> PROVIDED ENTRIES:
'''
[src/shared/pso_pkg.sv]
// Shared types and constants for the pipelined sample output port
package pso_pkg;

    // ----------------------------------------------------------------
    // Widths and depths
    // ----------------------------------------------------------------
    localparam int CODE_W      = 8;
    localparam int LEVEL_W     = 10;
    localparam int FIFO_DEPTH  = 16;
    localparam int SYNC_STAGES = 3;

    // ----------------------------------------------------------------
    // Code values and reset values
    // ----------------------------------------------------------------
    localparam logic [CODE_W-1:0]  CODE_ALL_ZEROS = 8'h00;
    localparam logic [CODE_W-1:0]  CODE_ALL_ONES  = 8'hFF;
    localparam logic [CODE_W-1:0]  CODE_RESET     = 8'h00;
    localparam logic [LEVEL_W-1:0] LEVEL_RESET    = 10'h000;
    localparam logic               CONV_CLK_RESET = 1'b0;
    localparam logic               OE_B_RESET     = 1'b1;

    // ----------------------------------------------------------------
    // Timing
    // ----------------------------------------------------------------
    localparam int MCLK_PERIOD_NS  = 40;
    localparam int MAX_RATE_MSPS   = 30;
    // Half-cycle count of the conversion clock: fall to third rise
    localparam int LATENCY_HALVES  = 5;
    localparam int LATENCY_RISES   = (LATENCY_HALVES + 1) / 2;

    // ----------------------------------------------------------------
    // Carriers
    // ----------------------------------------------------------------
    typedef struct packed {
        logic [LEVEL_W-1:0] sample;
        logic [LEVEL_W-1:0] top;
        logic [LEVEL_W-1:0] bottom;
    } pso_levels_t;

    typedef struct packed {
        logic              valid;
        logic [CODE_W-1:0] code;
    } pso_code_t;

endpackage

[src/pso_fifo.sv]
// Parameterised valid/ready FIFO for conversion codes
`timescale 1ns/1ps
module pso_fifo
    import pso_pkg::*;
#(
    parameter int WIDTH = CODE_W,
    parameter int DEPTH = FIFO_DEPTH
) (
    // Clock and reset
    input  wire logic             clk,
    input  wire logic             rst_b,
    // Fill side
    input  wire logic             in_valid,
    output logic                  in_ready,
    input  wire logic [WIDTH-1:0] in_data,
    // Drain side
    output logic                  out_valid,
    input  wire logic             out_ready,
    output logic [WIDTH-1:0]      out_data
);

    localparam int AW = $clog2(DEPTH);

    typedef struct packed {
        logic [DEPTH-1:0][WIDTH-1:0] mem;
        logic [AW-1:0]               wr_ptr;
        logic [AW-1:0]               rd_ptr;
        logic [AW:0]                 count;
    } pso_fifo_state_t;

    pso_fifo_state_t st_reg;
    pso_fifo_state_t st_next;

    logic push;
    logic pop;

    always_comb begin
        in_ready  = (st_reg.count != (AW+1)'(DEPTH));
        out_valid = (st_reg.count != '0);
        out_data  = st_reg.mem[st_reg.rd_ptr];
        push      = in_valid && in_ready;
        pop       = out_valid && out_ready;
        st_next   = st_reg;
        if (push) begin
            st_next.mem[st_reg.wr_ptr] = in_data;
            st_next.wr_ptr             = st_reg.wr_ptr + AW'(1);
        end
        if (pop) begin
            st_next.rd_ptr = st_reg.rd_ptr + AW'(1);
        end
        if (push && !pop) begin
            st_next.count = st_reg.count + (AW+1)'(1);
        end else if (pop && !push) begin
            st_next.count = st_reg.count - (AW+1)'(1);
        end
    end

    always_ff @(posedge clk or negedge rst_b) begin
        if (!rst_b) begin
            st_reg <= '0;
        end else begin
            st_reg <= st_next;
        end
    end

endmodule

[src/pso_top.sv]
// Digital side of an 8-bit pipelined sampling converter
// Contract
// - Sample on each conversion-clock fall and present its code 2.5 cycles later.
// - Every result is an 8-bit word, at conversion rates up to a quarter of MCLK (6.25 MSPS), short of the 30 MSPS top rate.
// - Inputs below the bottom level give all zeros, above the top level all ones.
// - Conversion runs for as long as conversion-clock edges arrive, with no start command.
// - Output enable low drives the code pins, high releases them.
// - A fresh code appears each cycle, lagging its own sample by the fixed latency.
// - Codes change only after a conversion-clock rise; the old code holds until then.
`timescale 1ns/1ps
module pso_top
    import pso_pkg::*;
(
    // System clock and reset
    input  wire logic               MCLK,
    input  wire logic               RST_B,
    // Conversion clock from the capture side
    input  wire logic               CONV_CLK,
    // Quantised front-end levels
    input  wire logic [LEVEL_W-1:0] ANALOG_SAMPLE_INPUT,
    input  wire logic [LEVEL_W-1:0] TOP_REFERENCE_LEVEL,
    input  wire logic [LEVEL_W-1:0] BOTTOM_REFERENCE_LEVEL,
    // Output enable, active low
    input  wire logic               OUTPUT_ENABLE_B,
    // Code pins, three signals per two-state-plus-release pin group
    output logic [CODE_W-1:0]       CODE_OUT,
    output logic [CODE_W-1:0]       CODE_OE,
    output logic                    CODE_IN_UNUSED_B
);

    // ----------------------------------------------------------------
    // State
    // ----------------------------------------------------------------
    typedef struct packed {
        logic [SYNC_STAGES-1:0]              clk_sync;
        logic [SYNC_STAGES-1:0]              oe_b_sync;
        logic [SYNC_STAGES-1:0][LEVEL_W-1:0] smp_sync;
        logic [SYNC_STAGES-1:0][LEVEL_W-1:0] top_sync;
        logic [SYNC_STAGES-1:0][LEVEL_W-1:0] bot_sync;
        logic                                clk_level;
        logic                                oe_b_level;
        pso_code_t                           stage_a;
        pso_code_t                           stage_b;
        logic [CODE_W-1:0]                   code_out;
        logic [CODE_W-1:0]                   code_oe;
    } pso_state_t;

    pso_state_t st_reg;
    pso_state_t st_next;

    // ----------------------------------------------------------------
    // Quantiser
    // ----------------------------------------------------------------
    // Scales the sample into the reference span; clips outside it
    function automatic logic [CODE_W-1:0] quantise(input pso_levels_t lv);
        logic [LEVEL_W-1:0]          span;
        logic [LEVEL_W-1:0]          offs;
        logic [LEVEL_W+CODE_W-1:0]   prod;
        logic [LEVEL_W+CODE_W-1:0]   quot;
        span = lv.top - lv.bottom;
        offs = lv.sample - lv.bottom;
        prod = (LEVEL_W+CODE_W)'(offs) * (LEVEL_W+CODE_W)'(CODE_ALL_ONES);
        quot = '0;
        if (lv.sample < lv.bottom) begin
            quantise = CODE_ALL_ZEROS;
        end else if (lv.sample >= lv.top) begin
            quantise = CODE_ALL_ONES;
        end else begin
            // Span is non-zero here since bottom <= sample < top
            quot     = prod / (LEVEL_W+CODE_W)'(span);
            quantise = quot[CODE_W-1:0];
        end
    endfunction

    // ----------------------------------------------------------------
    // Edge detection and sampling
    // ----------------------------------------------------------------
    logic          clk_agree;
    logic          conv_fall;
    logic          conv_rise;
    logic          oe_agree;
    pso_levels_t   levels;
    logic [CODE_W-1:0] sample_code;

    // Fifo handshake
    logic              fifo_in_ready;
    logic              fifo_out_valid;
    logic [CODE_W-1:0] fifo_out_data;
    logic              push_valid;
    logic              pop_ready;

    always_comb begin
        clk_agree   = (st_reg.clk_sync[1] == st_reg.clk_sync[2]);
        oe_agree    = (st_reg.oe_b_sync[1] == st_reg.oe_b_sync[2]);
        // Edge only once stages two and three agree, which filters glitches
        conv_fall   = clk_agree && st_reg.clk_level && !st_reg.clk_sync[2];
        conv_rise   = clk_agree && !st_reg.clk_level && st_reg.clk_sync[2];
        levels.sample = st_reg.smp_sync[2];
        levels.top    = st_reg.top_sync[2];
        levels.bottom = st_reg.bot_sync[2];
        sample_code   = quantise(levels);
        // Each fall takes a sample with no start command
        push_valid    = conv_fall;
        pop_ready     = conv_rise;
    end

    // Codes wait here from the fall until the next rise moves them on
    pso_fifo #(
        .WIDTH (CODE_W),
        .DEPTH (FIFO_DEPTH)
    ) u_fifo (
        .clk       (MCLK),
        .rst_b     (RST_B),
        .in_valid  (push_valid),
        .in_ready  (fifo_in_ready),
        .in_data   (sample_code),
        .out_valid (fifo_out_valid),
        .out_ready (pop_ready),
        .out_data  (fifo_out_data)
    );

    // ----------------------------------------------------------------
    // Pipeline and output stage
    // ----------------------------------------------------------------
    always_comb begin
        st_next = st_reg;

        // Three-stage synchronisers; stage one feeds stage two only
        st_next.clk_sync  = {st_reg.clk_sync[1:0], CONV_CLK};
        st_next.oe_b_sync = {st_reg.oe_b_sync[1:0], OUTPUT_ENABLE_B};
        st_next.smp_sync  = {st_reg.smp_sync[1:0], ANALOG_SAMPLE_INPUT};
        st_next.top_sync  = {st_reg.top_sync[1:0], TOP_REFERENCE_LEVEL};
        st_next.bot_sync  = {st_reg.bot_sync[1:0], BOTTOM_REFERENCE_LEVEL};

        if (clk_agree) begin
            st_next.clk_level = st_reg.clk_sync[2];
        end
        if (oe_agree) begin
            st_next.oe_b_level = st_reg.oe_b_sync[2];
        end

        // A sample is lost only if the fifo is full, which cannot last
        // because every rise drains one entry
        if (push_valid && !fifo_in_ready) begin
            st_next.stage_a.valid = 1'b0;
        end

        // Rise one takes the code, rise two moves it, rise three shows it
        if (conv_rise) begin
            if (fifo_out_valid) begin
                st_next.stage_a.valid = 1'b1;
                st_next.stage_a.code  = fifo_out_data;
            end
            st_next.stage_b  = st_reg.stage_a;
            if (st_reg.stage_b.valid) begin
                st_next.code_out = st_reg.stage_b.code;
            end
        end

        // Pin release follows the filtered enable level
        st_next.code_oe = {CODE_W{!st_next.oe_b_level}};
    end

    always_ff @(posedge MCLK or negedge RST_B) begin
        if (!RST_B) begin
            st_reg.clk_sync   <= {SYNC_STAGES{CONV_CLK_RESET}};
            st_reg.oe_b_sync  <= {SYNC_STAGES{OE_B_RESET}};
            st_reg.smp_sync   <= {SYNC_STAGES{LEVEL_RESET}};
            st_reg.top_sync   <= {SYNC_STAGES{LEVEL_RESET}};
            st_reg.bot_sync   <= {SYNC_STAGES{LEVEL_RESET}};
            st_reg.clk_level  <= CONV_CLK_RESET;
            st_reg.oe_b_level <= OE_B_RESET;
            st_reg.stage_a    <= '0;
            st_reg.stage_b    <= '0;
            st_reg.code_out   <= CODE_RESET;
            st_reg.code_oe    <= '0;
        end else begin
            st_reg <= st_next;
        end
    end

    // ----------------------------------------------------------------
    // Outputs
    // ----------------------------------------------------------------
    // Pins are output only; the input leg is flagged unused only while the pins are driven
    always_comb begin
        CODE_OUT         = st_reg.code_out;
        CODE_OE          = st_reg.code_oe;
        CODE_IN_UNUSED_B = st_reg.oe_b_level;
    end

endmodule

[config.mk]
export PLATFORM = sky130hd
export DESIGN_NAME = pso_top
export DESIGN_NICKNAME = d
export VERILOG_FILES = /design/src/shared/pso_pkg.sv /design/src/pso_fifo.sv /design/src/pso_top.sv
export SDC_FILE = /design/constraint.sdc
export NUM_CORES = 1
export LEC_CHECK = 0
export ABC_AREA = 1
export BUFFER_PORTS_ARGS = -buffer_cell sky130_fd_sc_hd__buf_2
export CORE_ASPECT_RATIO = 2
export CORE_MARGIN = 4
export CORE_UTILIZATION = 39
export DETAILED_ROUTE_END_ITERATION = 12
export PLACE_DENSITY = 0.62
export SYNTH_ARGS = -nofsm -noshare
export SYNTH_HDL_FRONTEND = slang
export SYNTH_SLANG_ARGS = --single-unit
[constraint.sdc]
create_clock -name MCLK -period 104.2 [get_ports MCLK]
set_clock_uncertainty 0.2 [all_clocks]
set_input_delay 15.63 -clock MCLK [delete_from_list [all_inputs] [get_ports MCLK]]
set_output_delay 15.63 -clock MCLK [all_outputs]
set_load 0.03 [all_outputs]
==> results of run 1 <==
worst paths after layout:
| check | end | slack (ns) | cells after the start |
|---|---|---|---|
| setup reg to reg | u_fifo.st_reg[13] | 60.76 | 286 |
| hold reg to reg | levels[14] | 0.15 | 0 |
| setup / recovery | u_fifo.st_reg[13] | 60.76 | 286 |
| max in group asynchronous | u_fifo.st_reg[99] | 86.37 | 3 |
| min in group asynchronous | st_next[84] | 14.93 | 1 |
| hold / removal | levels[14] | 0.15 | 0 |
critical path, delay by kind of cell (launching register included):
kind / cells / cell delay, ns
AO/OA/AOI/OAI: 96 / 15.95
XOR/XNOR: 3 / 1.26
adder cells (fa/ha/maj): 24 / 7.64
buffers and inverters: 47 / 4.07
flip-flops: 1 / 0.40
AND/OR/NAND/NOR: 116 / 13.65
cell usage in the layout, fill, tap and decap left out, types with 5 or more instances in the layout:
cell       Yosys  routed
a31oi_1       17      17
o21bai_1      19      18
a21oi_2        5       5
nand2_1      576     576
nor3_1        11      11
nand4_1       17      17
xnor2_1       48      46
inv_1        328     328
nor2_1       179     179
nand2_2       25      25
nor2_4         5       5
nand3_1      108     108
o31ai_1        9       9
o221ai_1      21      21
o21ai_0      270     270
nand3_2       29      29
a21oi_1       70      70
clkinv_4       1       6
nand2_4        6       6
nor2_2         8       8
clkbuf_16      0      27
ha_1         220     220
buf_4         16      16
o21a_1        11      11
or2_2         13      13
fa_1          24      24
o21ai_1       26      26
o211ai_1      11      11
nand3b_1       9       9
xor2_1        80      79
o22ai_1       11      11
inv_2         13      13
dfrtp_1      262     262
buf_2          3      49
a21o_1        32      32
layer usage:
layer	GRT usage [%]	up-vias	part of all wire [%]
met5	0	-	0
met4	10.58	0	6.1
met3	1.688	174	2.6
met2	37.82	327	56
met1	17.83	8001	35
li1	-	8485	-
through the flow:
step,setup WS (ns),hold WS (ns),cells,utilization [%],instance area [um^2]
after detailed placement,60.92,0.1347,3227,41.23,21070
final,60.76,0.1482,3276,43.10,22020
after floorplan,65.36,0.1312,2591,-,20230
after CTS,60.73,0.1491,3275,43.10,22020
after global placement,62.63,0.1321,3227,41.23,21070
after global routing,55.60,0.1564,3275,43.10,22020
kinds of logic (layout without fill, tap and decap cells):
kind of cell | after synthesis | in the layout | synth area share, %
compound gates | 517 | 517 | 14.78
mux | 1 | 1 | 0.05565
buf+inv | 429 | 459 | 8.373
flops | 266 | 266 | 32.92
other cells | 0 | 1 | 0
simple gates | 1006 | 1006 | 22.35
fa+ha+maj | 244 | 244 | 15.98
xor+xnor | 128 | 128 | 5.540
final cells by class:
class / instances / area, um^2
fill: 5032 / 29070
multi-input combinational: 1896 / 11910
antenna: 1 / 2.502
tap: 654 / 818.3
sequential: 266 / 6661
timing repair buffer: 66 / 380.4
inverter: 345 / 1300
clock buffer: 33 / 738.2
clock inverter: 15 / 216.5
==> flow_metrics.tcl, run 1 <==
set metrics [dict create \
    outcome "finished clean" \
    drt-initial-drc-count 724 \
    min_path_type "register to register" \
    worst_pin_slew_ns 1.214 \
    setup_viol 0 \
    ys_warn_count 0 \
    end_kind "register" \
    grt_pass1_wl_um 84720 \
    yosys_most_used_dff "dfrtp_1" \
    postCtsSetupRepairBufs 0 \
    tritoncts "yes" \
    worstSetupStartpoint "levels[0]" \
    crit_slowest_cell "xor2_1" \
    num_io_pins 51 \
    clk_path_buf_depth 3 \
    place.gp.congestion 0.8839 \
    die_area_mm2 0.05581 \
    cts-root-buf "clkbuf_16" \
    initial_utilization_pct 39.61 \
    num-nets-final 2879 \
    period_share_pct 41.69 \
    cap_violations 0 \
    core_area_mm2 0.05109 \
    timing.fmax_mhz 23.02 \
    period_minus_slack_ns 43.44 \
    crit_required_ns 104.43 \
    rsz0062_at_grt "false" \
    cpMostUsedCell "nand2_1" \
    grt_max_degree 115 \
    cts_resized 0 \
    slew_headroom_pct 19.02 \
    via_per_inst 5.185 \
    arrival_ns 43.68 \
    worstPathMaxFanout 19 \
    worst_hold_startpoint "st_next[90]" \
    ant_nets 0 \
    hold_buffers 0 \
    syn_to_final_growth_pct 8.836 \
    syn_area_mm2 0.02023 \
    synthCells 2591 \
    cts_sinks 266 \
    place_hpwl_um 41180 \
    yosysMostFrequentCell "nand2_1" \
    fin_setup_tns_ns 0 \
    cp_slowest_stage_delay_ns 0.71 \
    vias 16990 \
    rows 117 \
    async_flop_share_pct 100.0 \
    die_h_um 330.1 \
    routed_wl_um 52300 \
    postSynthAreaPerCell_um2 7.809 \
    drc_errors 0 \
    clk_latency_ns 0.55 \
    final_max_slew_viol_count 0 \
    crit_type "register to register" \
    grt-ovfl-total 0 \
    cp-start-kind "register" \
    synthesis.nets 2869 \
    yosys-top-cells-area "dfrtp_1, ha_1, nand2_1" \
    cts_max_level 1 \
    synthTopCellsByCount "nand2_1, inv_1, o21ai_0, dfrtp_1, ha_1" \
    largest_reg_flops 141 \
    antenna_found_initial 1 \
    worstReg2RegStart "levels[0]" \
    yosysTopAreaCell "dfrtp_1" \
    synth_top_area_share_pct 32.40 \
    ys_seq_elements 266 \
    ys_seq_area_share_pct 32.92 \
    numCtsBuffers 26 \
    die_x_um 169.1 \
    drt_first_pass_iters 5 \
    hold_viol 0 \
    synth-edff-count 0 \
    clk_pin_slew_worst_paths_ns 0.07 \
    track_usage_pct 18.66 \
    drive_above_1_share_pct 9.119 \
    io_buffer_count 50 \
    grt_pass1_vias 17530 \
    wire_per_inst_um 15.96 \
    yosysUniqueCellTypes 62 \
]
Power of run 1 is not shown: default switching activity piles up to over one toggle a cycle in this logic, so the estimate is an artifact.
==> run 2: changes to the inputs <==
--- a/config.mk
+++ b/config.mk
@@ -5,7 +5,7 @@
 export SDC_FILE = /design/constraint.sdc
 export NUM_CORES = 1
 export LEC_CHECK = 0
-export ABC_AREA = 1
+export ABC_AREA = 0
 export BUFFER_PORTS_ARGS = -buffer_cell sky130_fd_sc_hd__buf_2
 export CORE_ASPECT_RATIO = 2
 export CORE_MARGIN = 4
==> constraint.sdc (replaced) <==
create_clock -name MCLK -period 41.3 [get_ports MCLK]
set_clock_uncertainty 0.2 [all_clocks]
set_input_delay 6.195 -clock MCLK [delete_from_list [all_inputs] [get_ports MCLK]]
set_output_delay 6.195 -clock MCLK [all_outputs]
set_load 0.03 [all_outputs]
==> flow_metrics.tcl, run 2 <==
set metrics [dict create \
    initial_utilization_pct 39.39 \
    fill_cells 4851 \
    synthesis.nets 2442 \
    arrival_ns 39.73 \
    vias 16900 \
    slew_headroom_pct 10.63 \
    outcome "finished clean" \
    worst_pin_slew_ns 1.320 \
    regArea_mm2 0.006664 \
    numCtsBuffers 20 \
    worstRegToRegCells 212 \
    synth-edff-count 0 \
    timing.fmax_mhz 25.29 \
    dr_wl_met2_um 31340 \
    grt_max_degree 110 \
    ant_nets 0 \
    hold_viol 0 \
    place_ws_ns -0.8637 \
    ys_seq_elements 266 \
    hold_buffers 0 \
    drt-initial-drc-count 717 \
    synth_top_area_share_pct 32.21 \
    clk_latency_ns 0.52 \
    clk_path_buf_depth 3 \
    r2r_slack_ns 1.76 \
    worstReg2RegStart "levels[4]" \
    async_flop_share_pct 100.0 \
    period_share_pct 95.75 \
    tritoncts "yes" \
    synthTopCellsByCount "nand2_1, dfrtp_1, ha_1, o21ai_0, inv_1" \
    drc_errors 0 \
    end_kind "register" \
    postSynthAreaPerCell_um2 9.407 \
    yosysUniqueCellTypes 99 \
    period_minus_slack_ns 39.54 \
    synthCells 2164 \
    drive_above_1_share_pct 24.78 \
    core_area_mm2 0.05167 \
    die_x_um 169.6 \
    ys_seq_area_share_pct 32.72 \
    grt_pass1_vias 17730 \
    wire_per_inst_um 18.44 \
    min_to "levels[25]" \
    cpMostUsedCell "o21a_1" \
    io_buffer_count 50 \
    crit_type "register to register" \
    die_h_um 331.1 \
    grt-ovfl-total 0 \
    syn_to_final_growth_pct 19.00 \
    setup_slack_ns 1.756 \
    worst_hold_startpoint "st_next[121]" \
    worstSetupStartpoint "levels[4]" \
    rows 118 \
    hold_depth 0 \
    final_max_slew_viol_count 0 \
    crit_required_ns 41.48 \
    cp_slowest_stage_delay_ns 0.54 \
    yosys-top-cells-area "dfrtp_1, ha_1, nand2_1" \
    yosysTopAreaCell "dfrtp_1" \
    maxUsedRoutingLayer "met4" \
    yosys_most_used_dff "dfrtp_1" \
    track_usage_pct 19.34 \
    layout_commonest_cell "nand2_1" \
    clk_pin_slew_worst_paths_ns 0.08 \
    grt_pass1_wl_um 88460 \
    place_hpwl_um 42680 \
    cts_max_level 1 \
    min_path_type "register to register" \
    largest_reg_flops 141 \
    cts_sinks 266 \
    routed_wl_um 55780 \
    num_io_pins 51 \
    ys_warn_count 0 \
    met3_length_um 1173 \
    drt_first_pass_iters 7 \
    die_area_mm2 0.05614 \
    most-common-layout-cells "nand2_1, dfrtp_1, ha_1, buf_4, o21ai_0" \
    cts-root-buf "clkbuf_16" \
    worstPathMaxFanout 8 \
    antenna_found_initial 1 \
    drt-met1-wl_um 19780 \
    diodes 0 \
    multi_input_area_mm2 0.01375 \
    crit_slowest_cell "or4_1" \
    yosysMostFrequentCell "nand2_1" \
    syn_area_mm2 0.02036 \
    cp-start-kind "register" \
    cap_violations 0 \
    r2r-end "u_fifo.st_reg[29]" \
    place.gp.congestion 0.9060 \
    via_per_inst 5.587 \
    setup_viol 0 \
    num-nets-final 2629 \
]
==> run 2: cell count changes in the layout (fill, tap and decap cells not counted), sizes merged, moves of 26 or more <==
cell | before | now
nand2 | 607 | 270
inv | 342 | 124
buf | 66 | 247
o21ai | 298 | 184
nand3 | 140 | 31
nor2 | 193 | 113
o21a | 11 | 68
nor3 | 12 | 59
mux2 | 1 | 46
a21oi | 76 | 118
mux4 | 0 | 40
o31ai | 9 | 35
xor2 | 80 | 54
'''
Exactly as they appear, retype the lines from the start of the records through the line containing "localparam int SYNC_STAGES = 3;".

[src/shared/pso_pkg.sv]
// Shared types and constants for the pipelined sample output port
package pso_pkg;

    // ----------------------------------------------------------------
    // Widths and depths
    // ----------------------------------------------------------------
    localparam int CODE_W      = 8;
    localparam int LEVEL_W     = 10;
    localparam int FIFO_DEPTH  = 16;
    localparam int SYNC_STAGES = 3;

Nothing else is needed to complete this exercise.